*** Begin section ***
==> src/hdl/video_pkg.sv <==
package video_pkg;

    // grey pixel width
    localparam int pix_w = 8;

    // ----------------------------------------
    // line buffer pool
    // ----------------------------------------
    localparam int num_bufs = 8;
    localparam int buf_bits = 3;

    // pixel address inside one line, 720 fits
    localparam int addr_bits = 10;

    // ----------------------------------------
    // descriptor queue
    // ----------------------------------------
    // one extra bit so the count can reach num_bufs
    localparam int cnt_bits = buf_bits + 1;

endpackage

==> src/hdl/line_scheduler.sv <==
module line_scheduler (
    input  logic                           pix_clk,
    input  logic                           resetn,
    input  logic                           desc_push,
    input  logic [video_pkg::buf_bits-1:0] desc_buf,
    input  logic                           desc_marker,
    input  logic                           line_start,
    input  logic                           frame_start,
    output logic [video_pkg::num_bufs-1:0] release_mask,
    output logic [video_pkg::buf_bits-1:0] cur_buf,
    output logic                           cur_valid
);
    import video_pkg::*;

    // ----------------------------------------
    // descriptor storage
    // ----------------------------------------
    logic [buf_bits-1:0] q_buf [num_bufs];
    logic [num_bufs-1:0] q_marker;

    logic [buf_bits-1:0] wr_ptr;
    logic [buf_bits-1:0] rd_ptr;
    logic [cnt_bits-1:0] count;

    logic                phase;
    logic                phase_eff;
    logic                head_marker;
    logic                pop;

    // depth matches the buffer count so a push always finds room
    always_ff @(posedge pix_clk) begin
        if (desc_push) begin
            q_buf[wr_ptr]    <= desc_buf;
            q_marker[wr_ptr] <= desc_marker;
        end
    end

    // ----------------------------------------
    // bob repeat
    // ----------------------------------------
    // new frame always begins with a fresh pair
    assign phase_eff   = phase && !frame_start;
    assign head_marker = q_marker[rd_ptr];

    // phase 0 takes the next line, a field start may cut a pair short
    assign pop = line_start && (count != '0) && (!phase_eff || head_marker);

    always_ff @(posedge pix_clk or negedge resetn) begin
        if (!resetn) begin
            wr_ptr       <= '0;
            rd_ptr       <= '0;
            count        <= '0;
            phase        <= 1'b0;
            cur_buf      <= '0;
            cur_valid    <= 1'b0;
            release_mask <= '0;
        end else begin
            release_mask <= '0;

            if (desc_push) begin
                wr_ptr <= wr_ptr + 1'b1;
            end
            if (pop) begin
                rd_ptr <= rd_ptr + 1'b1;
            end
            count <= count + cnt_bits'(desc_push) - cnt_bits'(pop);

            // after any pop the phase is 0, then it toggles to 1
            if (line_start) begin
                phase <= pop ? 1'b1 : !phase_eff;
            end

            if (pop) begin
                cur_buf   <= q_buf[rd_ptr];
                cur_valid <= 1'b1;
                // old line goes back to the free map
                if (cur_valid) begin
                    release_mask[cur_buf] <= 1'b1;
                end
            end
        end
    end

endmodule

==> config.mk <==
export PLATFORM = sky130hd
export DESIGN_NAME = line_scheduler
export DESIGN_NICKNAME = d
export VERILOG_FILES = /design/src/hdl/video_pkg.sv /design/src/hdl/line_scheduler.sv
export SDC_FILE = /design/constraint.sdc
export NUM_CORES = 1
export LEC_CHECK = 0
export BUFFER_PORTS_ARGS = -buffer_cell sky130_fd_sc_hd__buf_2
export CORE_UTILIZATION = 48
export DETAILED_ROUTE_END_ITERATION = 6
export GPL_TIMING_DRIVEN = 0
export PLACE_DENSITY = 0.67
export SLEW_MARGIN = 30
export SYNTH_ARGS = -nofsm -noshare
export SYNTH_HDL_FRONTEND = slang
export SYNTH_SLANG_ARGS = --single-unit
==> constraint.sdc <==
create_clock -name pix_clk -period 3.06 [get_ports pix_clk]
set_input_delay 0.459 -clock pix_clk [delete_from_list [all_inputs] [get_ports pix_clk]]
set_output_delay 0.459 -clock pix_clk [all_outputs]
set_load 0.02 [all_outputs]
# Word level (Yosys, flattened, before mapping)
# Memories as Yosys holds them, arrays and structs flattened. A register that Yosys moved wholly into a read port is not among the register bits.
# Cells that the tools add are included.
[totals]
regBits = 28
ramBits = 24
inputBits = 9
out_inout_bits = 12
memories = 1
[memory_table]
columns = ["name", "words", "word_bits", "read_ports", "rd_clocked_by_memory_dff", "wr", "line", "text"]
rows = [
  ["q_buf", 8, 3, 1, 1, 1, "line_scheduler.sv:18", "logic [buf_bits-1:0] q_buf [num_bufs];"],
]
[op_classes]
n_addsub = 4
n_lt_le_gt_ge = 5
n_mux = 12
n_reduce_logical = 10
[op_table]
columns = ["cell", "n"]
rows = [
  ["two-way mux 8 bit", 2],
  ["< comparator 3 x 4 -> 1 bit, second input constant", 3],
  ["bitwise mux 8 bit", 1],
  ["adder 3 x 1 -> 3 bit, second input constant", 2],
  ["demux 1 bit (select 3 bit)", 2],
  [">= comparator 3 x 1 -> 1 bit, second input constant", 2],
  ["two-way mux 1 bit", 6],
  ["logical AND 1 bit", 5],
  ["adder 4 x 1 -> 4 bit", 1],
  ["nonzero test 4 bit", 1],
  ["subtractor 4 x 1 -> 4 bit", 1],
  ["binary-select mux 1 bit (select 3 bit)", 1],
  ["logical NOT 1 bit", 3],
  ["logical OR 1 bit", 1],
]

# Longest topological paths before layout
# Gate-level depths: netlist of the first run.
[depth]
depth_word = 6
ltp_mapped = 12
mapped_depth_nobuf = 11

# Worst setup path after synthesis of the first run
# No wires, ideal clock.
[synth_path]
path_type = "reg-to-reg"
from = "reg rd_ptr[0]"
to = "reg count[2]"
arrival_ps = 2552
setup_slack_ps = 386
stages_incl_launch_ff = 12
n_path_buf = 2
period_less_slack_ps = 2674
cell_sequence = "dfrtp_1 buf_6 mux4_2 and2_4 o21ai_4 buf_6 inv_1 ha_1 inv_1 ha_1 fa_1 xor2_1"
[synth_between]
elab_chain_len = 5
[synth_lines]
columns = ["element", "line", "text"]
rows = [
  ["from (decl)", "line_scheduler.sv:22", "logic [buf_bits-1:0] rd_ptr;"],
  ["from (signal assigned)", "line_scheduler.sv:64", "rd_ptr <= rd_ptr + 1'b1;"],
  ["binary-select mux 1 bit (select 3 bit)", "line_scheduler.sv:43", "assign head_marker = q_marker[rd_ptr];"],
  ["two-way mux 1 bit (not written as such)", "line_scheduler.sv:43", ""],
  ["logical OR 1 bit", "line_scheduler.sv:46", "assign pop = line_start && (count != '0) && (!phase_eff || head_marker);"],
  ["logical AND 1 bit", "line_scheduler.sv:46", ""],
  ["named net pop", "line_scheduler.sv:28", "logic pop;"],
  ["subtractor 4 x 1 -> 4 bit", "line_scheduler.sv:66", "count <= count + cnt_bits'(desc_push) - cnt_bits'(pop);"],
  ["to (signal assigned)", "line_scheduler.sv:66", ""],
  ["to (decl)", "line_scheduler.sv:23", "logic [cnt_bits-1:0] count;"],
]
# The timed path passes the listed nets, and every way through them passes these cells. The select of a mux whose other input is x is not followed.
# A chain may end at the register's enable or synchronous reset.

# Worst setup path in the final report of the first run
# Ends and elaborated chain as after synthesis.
*** End section ***
*** Begin section ***
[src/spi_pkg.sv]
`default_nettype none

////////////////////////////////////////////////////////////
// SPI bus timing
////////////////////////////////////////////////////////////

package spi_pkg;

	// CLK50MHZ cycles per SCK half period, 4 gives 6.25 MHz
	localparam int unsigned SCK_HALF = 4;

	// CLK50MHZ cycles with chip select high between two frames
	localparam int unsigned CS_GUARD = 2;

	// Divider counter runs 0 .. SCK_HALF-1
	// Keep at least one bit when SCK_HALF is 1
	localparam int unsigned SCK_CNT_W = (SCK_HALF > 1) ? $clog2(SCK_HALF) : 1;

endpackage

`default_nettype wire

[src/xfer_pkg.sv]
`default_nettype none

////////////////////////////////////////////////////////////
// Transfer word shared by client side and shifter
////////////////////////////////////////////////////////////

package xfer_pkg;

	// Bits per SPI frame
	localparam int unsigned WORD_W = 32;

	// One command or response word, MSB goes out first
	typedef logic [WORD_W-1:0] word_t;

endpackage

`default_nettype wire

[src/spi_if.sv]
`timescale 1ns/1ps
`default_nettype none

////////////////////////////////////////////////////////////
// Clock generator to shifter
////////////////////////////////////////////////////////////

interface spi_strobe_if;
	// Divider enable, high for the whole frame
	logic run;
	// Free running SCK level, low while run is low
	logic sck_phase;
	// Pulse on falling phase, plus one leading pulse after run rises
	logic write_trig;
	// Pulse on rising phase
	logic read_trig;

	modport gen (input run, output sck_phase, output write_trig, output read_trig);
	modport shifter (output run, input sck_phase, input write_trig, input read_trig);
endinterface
*** End section ***
## Task description
Would you quote everything above from the line containing "# Gate-level depths: netlist" down to the line containing "period_less_slack_ps = 2674"? Include both of those lines and nothing else.

## Output
# Gate-level depths: netlist of the first run.
[depth]
depth_word = 6
ltp_mapped = 12
mapped_depth_nobuf = 11

# Worst setup path after synthesis of the first run
# No wires, ideal clock.
[synth_path]
path_type = "reg-to-reg"
from = "reg rd_ptr[0]"
to = "reg count[2]"
arrival_ps = 2552
setup_slack_ps = 386
stages_incl_launch_ff = 12
n_path_buf = 2
period_less_slack_ps = 2674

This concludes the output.